I am not an expert in science or climate science, merely an interested observer. I can see the sense in not polluting the soil where we grow our food or the air that all living things need to survive. I understand the benefits of biodiversity and the importance of being good stewards during our time on this earth. What I object to is the pervasive anthropomorphic climate change industry and the lies woven as facts to influence decisions made by the wealthy countries of the world to financially benefit the few at a significant cost to so many.
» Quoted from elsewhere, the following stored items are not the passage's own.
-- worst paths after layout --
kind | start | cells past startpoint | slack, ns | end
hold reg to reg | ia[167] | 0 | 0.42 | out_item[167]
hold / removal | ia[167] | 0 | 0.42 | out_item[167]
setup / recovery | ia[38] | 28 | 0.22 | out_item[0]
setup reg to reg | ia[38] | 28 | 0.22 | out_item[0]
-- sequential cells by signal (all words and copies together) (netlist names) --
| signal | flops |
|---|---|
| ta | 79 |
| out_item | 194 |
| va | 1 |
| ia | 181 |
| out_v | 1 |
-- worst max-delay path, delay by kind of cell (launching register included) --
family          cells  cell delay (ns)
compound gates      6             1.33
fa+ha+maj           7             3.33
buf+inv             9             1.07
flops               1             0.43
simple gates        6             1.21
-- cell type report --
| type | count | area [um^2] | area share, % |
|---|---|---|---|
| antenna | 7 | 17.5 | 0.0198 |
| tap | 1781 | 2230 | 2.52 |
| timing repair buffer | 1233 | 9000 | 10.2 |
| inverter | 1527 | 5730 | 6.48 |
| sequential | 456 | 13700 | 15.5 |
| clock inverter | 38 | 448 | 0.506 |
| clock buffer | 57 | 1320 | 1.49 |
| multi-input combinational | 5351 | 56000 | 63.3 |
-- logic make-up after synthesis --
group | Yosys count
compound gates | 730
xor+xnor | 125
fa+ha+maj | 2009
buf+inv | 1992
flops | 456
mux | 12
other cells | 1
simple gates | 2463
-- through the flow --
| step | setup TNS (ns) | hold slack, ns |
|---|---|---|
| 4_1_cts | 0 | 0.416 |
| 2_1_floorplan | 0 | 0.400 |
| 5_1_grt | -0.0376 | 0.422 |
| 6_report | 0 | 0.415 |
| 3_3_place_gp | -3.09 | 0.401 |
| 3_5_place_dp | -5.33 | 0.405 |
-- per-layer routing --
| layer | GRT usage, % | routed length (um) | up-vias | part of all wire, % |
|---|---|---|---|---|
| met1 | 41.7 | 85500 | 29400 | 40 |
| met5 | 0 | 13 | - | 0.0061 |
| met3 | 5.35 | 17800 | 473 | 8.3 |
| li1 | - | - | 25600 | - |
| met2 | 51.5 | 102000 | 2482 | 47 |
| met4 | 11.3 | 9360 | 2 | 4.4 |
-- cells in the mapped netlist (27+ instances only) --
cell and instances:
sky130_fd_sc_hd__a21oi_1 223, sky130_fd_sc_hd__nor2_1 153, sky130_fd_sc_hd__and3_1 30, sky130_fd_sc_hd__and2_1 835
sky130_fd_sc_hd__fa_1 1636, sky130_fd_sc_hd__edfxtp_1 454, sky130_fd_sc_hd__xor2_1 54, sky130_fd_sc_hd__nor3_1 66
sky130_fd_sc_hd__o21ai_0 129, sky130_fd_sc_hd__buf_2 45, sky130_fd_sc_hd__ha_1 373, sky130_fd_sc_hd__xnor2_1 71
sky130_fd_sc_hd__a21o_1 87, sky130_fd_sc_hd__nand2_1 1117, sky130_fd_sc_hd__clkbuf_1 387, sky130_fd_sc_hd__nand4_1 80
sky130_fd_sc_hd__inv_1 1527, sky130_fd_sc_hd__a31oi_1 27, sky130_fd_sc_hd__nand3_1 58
File: config.mk
export PLATFORM = sky130hd
export DESIGN_NAME = ptw_walker
export DESIGN_NICKNAME = d
export VERILOG_FILES = /design/src/rtl/ptw_pkg.sv /design/src/rtl/ptw_walker.sv
export SDC_FILE = /design/constraint.sdc
export NUM_CORES = 1
export LEC_CHECK = 0
export BUFFER_PORTS_ARGS = -buffer_cell sky130_fd_sc_hd__buf_2
export CORE_AREA = 2 2 161 163
export DETAILED_ROUTE_END_ITERATION = 10
export DIE_AREA = 0 0 163 165
export SYNTH_ARGS = -nofsm -noshare
export SYNTH_HDL_FRONTEND = slang
export SYNTH_SLANG_ARGS = --single-unit
File: constraint.sdc
create_clock -name clock -period 6.7 [get_ports clock]
set_input_delay 1.34 -clock clock [delete_from_list [all_inputs] [get_ports clock]]
set_output_delay 1.34 -clock clock [all_outputs]
set_load 0.1 [all_outputs]
File: src/rtl/core/greedy_box_nms_defines.svh
`ifndef GREEDY_BOX_NMS_DEFINES_SVH
`define GREEDY_BOX_NMS_DEFINES_SVH

// Check an implication at every clock edge outside reset.
`define GBN_ASSERT_IMPL(lbl, ante, cons, msg) \
	lbl: assert property (@(posedge clk) disable iff (!arst_n) (ante) |-> (cons)) \
		else $error(msg);

// Check that a condition never occurs outside reset.
`define GBN_ASSERT_NEVER(lbl, cond, msg) \
	lbl: assert property (@(posedge clk) disable iff (!arst_n) !(cond)) \
		else $error(msg);

`endif

File: src/rtl/core/gbn_pkg.sv
package gbn_pkg;

	localparam int MAX_PICKED  = 64;
	localparam int COORD_BITS  = 16;
	localparam int SIZE_BITS   = COORD_BITS - 1;
	localparam int THR_BITS    = 16;
	localparam int INDEX_BITS  = 16;
	localparam int KCOUNT_BITS = 7;

	localparam int PICK_AW  = $clog2(MAX_PICKED);
	localparam int PICK_CW  = $clog2(MAX_PICKED + 1);
	localparam int EDGE_W   = COORD_BITS + 2;
	localparam int PROD_W   = 2 * SIZE_BITS;
	localparam int UNION_W  = PROD_W + 1;
	localparam int CMP_W    = UNION_W + THR_BITS;

	localparam int QUEUE_DEPTH = 2;
	localparam int QUEUE_AW    = $clog2(QUEUE_DEPTH);
	localparam int QUEUE_CW    = $clog2(QUEUE_DEPTH + 1);

	localparam logic [THR_BITS-1:0]   THR_RESET = 16'd29491;
	localparam logic [INDEX_BITS-1:0] INDEX_MAX = '1;

	typedef struct packed {
		logic                         start_of_set;
		logic signed [COORD_BITS-1:0] box_x;
		logic signed [COORD_BITS-1:0] box_y;
		logic [SIZE_BITS-1:0]         box_width;
		logic [SIZE_BITS-1:0]         box_height;
	} cand_t;

	typedef struct packed {
		logic                   keep;
		logic [INDEX_BITS-1:0]  item_index;
		logic                   list_full;
		logic [KCOUNT_BITS-1:0] kept_count;
	} res_t;

	typedef struct packed {
		logic signed [COORD_BITS-1:0] x;
		logic signed [COORD_BITS-1:0] y;
		logic [SIZE_BITS-1:0]         w;
		logic [SIZE_BITS-1:0]         h;
	} box_t;

	typedef struct packed {
		logic              start;
		box_t              box;
		logic [PROD_W-1:0] area;
	} q_ent_t;

	typedef struct packed {
		logic   valid;
		q_ent_t ent;
	} q_head_t;

	typedef struct packed {
		logic hit;
		logic busy;
	} iou_stat_t;

	typedef enum logic [2:0] {
		ST_IDLE = 3'b001,
		ST_SCAN = 3'b010,
		ST_DONE = 3'b100
	} back_state_t;

endpackage

File: src/rtl/core/gbn_front.sv
module gbn_front import gbn_pkg::*; (
	input  logic    clk,
	input  logic    arst_n,
	input  logic    cand_valid,
	output logic    cand_stall,
	input  cand_t   cand,
	output q_head_t head,
	input  logic    pop
);

	q_ent_t              q_mem [QUEUE_DEPTH];
	logic [QUEUE_AW-1:0] wr_q;
	logic [QUEUE_AW-1:0] rd_q;
	logic [QUEUE_CW-1:0] cnt_q;
	logic                push;
	q_ent_t              ent_in;

	assign cand_stall = (cnt_q == QUEUE_CW'(QUEUE_DEPTH));
	assign push       = cand_valid && !cand_stall;

	// Classify the incoming word: set start and own area.
	always_comb begin
		ent_in.start = cand.start_of_set;
		ent_in.box.x = cand.box_x;
		ent_in.box.y = cand.box_y;
		ent_in.box.w = cand.box_width;
		ent_in.box.h = cand.box_height;
		ent_in.area  = cand.box_width * cand.box_height;
	end

	always_ff @(posedge clk) begin
		if (push) begin
			q_mem[wr_q] <= ent_in;
		end
	end

	always_ff @(posedge clk or negedge arst_n) begin
		if (!arst_n) begin
			wr_q  <= '0;
			rd_q  <= '0;
			cnt_q <= '0;
		end else begin
			if (push) begin
				wr_q <= (wr_q == QUEUE_AW'(QUEUE_DEPTH - 1)) ? '0 : wr_q + 1'b1;
			end
			if (pop) begin
				rd_q <= (rd_q == QUEUE_AW'(QUEUE_DEPTH - 1)) ? '0 : rd_q + 1'b1;
			end
			case ({push, pop})
				2'b10:   cnt_q <= cnt_q + 1'b1;
				2'b01:   cnt_q <= cnt_q - 1'b1;
				default: cnt_q <= cnt_q;
			endcase
		end
	end

	assign head.valid = (cnt_q != '0);
	assign head.ent   = q_mem[rd_q];

endmodule

File: config.mk
export PLATFORM = sky130hd
export DESIGN_NAME = gbn_front
export DESIGN_NICKNAME = d
export VERILOG_FILES = /design/src/rtl/core/greedy_box_nms_defines.svh /design/src/rtl/core/gbn_pkg.sv /design/src/rtl/core/gbn_front.sv
export SDC_FILE = /design/constraint.sdc
export NUM_CORES = 1
export LEC_CHECK = 0
export BUFFER_PORTS_ARGS = -buffer_cell sky130_fd_sc_hd__buf_2
export CORE_MARGIN = 2
export CORE_UTILIZATION = 60
export DETAILED_ROUTE_END_ITERATION = 12
export GPL_ROUTABILITY_DRIVEN = 0
export PLACE_DENSITY = 0.91
export SYNTH_ARGS = -nofsm -noshare
export SYNTH_HDL_FRONTEND = slang
export SYNTH_SLANG_ARGS = --single-unit
File: constraint.sdc
create_clock -name clk -period 6.95 [get_ports clk]
set_input_delay 0.695 -clock clk [delete_from_list [all_inputs] [get_ports clk]]
set_output_delay 0.695 -clock clk [all_outputs]
set_load 0.03 [all_outputs]
# [After elaboration in Yosys (flattened, before gate mapping)]
# Memory sizes are Yosys's and may differ from the RTL's.
# Index checks and enable logic that the tools add are counted.
[word_totals] register_bits=4 ramBits=186 inputBits=67 output_inout_bits=95 wordCells=21 n_memories=1
[memory_table] name="q_mem" depth=2 word_bits=93 read_ports=1 rd_clocked_by_memory_dff=0 wr=1 line_no="gbn_front.sv:11" rtl="q_ent_t q_mem [QUEUE_DEPTH];"
[op_classes] add_sub_neg=4 n_mul=1 eq_ne=3 n_mux=5 n_reduce_logical=4
[op_table] operator="$mul 15x15->30" count=1
[op_table] operator="$eq 2x2->1 const B" count=2
[op_table] operator="$mux 1" count=4
[op_table] operator="$pmux 2 s2" count=1
[op_table] operator="$reduce_bool 2->1" count=2
[op_table] operator="$add 1x1->1 const B" count=2
[op_table] operator="$add 2x1->2 const B" count=1
[op_table] operator="$eq 2x1->1 const B" count=1
[op_table] operator="$sub 2x1->2 const B" count=1
[op_table] operator="$logic_and 1x1->1" count=1
[op_table] operator="$logic_not 1->1" count=1

# [Depth between registers and ports, before layout]
# Gate-level depths: netlist of run 1.
[depth] word_depth=5 ltp_mapped=21 depth_no_buf=19

# [Worst setup path after synthesis of run 1]
# Ideal clock, no wire load.
[synth_timing] kind="input to register" from="input cand[0] (netlist name)" to="memory q_mem[0][27] (netlist name) (data pin)" setup_time_ns=0.270 arrival_ns=5.646 required_ns=6.680 path_slack_ns=1.034 path_stages=20 path_buffers=2 path_cell_list="clkbuf_1 -> and2_1 -> fa_1 -> inv_1 -> fa_1 -> inv_1 -> fa_1 -> fa_1 -> fa_1 -> inv_1 -> fa_1 -> inv_1 -> ha_1 -> and3_1 -> a32oi_1 -> o21ai_2 -> or2_1 -> buf_6 -> a2111oi_4 -> nor4bb_1"
[synth_rtl] item="start: declaration" line_no="gbn_front.sv:6" rtl="input cand_t cand,"
[synth_rtl] item="end: declaration" line_no="gbn_front.sv:11"

==> results.txt, run 1 <==
For this run, the slowest stage of the critical path takes 550 ps. The layout overhead on the synthesized area is 11.4%. The number of sinks handled by clock tree synthesis came out at 190. The worst hold path class is primary input to async pin. Once routing completed, OpenROAD measured the worst setup slack at 935 ps. The number of buffers added on ports is 161. Once layout is done, the placed cells without fillers occupy 16100 sq um. The mean instance size in the synthesized netlist came out at 12.3 sq um. The number of vias per cell came out at 5.60. OpenSTA, run right after detailed placement, puts the worst setup slack at 511 ps. The peak clock frequency supported by timing is 166 MHz. The number of instances in the synthesized netlist is 1174. The hold violation total from the final report came out at 0.

The run finished with clean final reports. The total number of H-tree levels is 4. In this run the worst setup path terminates at q_mem[0][28].

The setup-violating endpoint count in the final report came out at 0. For this run, the total global-route usage over all layers was measured as 0.243. The DRC violation count after routing is 0. 0 antenna diodes ended up in the layout.

The share of layout cells above drive strength 1 came out at 0.229. The maximum net fanout on the critical path is 17. The buffer depth of the longest clock path is 2. The worst register-to-register path ends at q_mem[0][37]. The final setup skew came out at 8.91 ps. The register bit total from synthesis is 190. The most used flip-flop cell after synthesis is sky130_fd_sc_hd__edfxtp_1. Clock tree synthesis selected as its root buffer the cell sky130_fd_sc_hd__clkbuf_16. Setup repair after global routing left no endpoint under its margin. The average wire per standard cell came out at 17.8 um. Together, buffers and inverters on the worst path number 5. The startpoint-to-endpoint class of the critical path is primary input to register.

After the first detailed-routing iteration, the DRC count stood at 581. The final cycle utilization of the critical path is 0.865. The count of warnings emitted by yosys is 0. At the later pin of the worst-skew pair, clock insertion delay measures 440 ps. The number of cells on the worst reg-to-reg path is 4.

162 I/O pins were placed. The sequential fraction of the synthesis area is 0.393. Clock-pin slew was measured on the worst setup and hold paths at 70 ps. The number of stages on the worst setup path came out at 18. The initial core utilization came out at 0.614. The data required time at the worst endpoint is 7130 ps. The share of synthesized area in the top cell type comes to 0.386. The kind of start point of the critical path is a primary input. The number of gates resized after CTS is 0.

Yosys attributes the largest share of cell area to sky130_fd_sc_hd__edfxtp_1 (39%), sky130_fd_sc_hd__fa_1 (23%), sky130_fd_sc_hd__ha_1 (8.2%), sky130_fd_sc_hd__mux2_2 (7.3%), sky130_fd_sc_hd__and2_1 (5.8%). The number of max-cap violations is 0. The total overflow left after global routing is 0. Traced cell by cell, the critical path runs through buf_2 > and2_1 > fa_1 > inv_1 > fa_1 > inv_1 > fa_1 > fa_1 > fa_1 > inv_1 > fa_1 > inv_1 > ha_1 > and3_1 > nand2_1 > o311ai_1 > nand2_1 > a311o_1. The data arrival time at the worst-slack endpoint came out at 6190 ps. The net count of the finished layout is 1641. The source of the worst register-to-register timing path is cnt_q[0].

The total number of vias came out at 9194. The core box area came out at 23500 sq um. Counting stages on the worst path, the most repeated cell is sky130_fd_sc_hd__fa_1. Ranked by instance count, the synthesized netlist is headed by sky130_fd_sc_hd__inv_1 (188), sky130_fd_sc_hd__edfxtp_1 (186), sky130_fd_sc_hd__fa_1 (167). The post-route antenna net violation count came out at 0. The aggregate negative setup slack is 0 ps. The via count of the first global-routing pass was 9797. The first-pass iteration count of the detailed router came out at 6. Counting flops with an async set or reset pin after synthesis yields a share of 0.0211. Yosys mapped a number of flops with a built-in enable equal to 186. Tracing the worst setup path back leads to its startpoint at cand[3]. In this run the cell area measured after placement is 15500 sq um.

The final layout contains routed wiring with a total length of 29.2 mm. The number of buffers inserted by hold repair at cts came out at 0. The number of clock buffers added by TritonCTS is 17. The final max-slew violation count is 0. At the pin with the least slew margin, the transition time is 973 ps.

The worst-case headroom to the max-slew limit is 0.351. The slowest stage of the critical path is the sky130_fd_sc_hd__fa_1 cell. The time the final worst path needs with I/O delays and setup is 6010 ps. In the post-synthesis netlist, the cell with the most instances is sky130_fd_sc_hd__inv_1. The number of antenna violations at the first check in global routing is 1.

The floorplan step set the die height to 159 um. sky130_fd_sc_hd__edfxtp_1 takes more of the synthesized area than any other cell. The cell family contributing the most delay on the critical path is adder cells.

The post-synthesis net count came out at 1503. The area of the die is 25400 sq um. The number of distinct library cell variants in the gate-level netlist after synthesis came out at 51. The cell area after technology mapping is 14500 sq um.

The total half-perimeter wirelength after legalization and detailed placement is 21.9 mm. Buffers added to address setup during post-CTS repair amount to 0. The wire length of the first global-routing pass is 48.5 mm. Row generation in the floorplan step produced 56 rows.

The maximum number of pins on one net before global-route repair came out at 72. The width of the die is 159 um. The worst setup path is captured at a register. TritonCTS built the clock tree.

Hold timing on the final database bottoms out at a slack of 55.3 ps. The worst-case register-to-register setup slack is 4390 ps.
## final cells by class
type	instances	area [sq um]
multi-input cells	750	7910
fillers	1664	7430
flip-flops and latches	190	5690
repair buffers	165	836
inverters	188	706
clock buffers	17	425
well taps	319	399
clock inverters	14	148
## layer usage
| layer | vias up | global-route usage | wire length [um] |
|---|---|---|---|
| li1 | 4114 | - | - |
| met3 | 82 | 0.0440 | 1790 |
| met4 | 2 | 0.0996 | 1040 |
| met1 | 4627 | 0.294 | 10800 |
| met2 | 369 | 0.432 | 15500 |
| met5 | - | 0 | 13 |
## sequential cells by signal (all words and copies together), names as in the netlist
register / flops
cnt_q: 2
q_mem: 186
rd_q: 1
wr_q: 1
## worst min-delay path by stage
stage | startpoint | endpoint | slack (ps) | depth (start not counted)
after floorplan | arst_n | cnt_q[0] | 400 | 0
after global placement | cnt_q[1] | cnt_q[1] | 470 | 1
after detailed placement | cnt_q[1] | cnt_q[1] | 500 | 1
after CTS | arst_n | rd_q | 30 | 1
after global routing | arst_n | rd_q | 40 | 1
final | arst_n | cnt_q[1] | 60 | 1
## logic make-up after synthesis
| kind of cell | count (synthesis) | synth area share |
|---|---|---|
| compound gates | 77 | 0.0391 |
| buf+inv | 234 | 0.0613 |
| fa+ha+maj | 262 | 0.313 |
| mux | 94 | 0.0732 |
| xor+xnor | 30 | 0.0182 |
| flops | 190 | 0.393 |
| simple gates | 287 | 0.102 |
## cell usage in the layout (no fill, tap or decap), types with 4 or more instances in the layout
cell | synthesis | layout
sky130_fd_sc_hd__fa_1 | 167 | 167
sky130_fd_sc_hd__xor2_1 | 8 | 8
sky130_fd_sc_hd__and3_1 | 6 | 5
sky130_fd_sc_hd__buf_2 | 1 | 161
sky130_fd_sc_hd__o21a_1 | 5 | 5
sky130_fd_sc_hd__nand3_1 | 4 | 4
sky130_fd_sc_hd__a21o_1 | 12 | 12
sky130_fd_sc_hd__nand2_1 | 112 | 112
sky130_fd_sc_hd__clkbuf_16 | 0 | 17
sky130_fd_sc_hd__xnor2_1 | 22 | 22
sky130_fd_sc_hd__inv_6 | 0 | 5
sky130_fd_sc_hd__nor2_1 | 15 | 14
sky130_fd_sc_hd__and2_1 | 133 | 133
sky130_fd_sc_hd__o21ai_0 | 10 | 10
sky130_fd_sc_hd__mux2_2 | 94 | 94
sky130_fd_sc_hd__ha_1 | 95 | 95
sky130_fd_sc_hd__edfxtp_1 | 186 | 186
sky130_fd_sc_hd__inv_1 | 188 | 188
sky130_fd_sc_hd__nand2b_1 | 4 | 4
sky130_fd_sc_hd__a21oi_1 | 19 | 19
sky130_fd_sc_hd__buf_4 | 0 | 4
## per-stage QoR
stage / utilization / instances
6_report: 0.684 / 1643
5_1_grt: 0.684 / 1643
3_3_place_gp: 0.660 / 1612
3_5_place_dp: 0.660 / 1612
2_1_floorplan: - / 1174
4_1_cts: 0.684 / 1643
Power of run 1 is not shown: default switching activity piles up to over one toggle a cycle in this logic, so the estimate is an artifact.
==> inputs of run 2 (changes only) <==
--- a/config.mk
+++ b/config.mk
@@ -5,12 +5,13 @@
 export SDC_FILE = /design/constraint.sdc
 export NUM_CORES = 1
 export LEC_CHECK = 0
+export ABC_AREA = 1
 export BUFFER_PORTS_ARGS = -buffer_cell sky130_fd_sc_hd__buf_2
 export CORE_MARGIN = 2
-export CORE_UTILIZATION = 60
+export CORE_UTILIZATION = 61
 export DETAILED_ROUTE_END_ITERATION = 12
 export GPL_ROUTABILITY_DRIVEN = 0
-export PLACE_DENSITY = 0.91
+export PLACE_DENSITY = 0.92
 export SYNTH_ARGS = -nofsm -noshare
 export SYNTH_HDL_FRONTEND = slang
 export SYNTH_SLANG_ARGS = --single-unit
==> run 2 against run 1 <==
  * Wire length grew 17%
  * Maximum frequency grew 3.9%
  * Highest routed layer is now met4
  * Area after synthesis grew 4.8%
  * Flip-flop and latch count is the same
  * Non-clock buffer count shrank 1
  * Worst hold slack lost 9.7 ps
  * Core utilization grew 0.84 points
  * Synthesized cell count grew 28%
  * Worst setup slack gained 230 ps
  * Critical endpoint is now q_mem[0][17]
  * Register-to-register slack lost 210 ps
  * Final cell count grew 20%
  * Critical path depth grew 2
The Natural History Museum in London has a display in it’s dinosaur section showing temperature fluctuations over millions of years. It is clear that the earth’s climate changes regularly and has always done so, even before man walked this earth in his present form. These climate changes are very gradual in terms of a human’s lifespan but obvious in the geological evidence that exists. Keeping detailed records of temperature, rainfall and other weather phenomena are a very recent practice (from around a century ago) and the data collection methods have changed over even this short period of time making reliable, scientific comparison tricky. Examples of extreme weather are mentioned in some historical documents but these do not provide a clear picture (mentions refer to the effects of the Little Ice Age which was a period of cooling that occurred after the Medieval Warm Period but climatologists and historians working with local records cannot even agree on either the start or end dates of this period just a few hundred years ago).

Given that this is a controversial topic in which I have an interest, I will save my opinions on recent climate change pronouncements and their impacts for another post. I see it as a prime example of the wealthy and powerful trying to force their opinions on a gullible public with a clever mix of carefully placed publicity and misinformation. More than anything though, it is a lesson in how history can be skewed to suit the influential of the time.

It can be hoped that, in the not too distant future, the truth will be uncovered by those who are capable of unearthing the evidence and interpreting the facts with critical and impartial deliberation. Hindsight is a wonderful thing and we can learn from history if we open our eyes to how and why it has been written. Our descendants may well look back on our gullibility and wonder how we could not have questioned what was being done ‘for our own good, and that of our children’. I hope that they do not judge us too harshly for not taking more affirmative action to prevent the inevitable impact of our inaction; for passively complying with the wishes of those in power.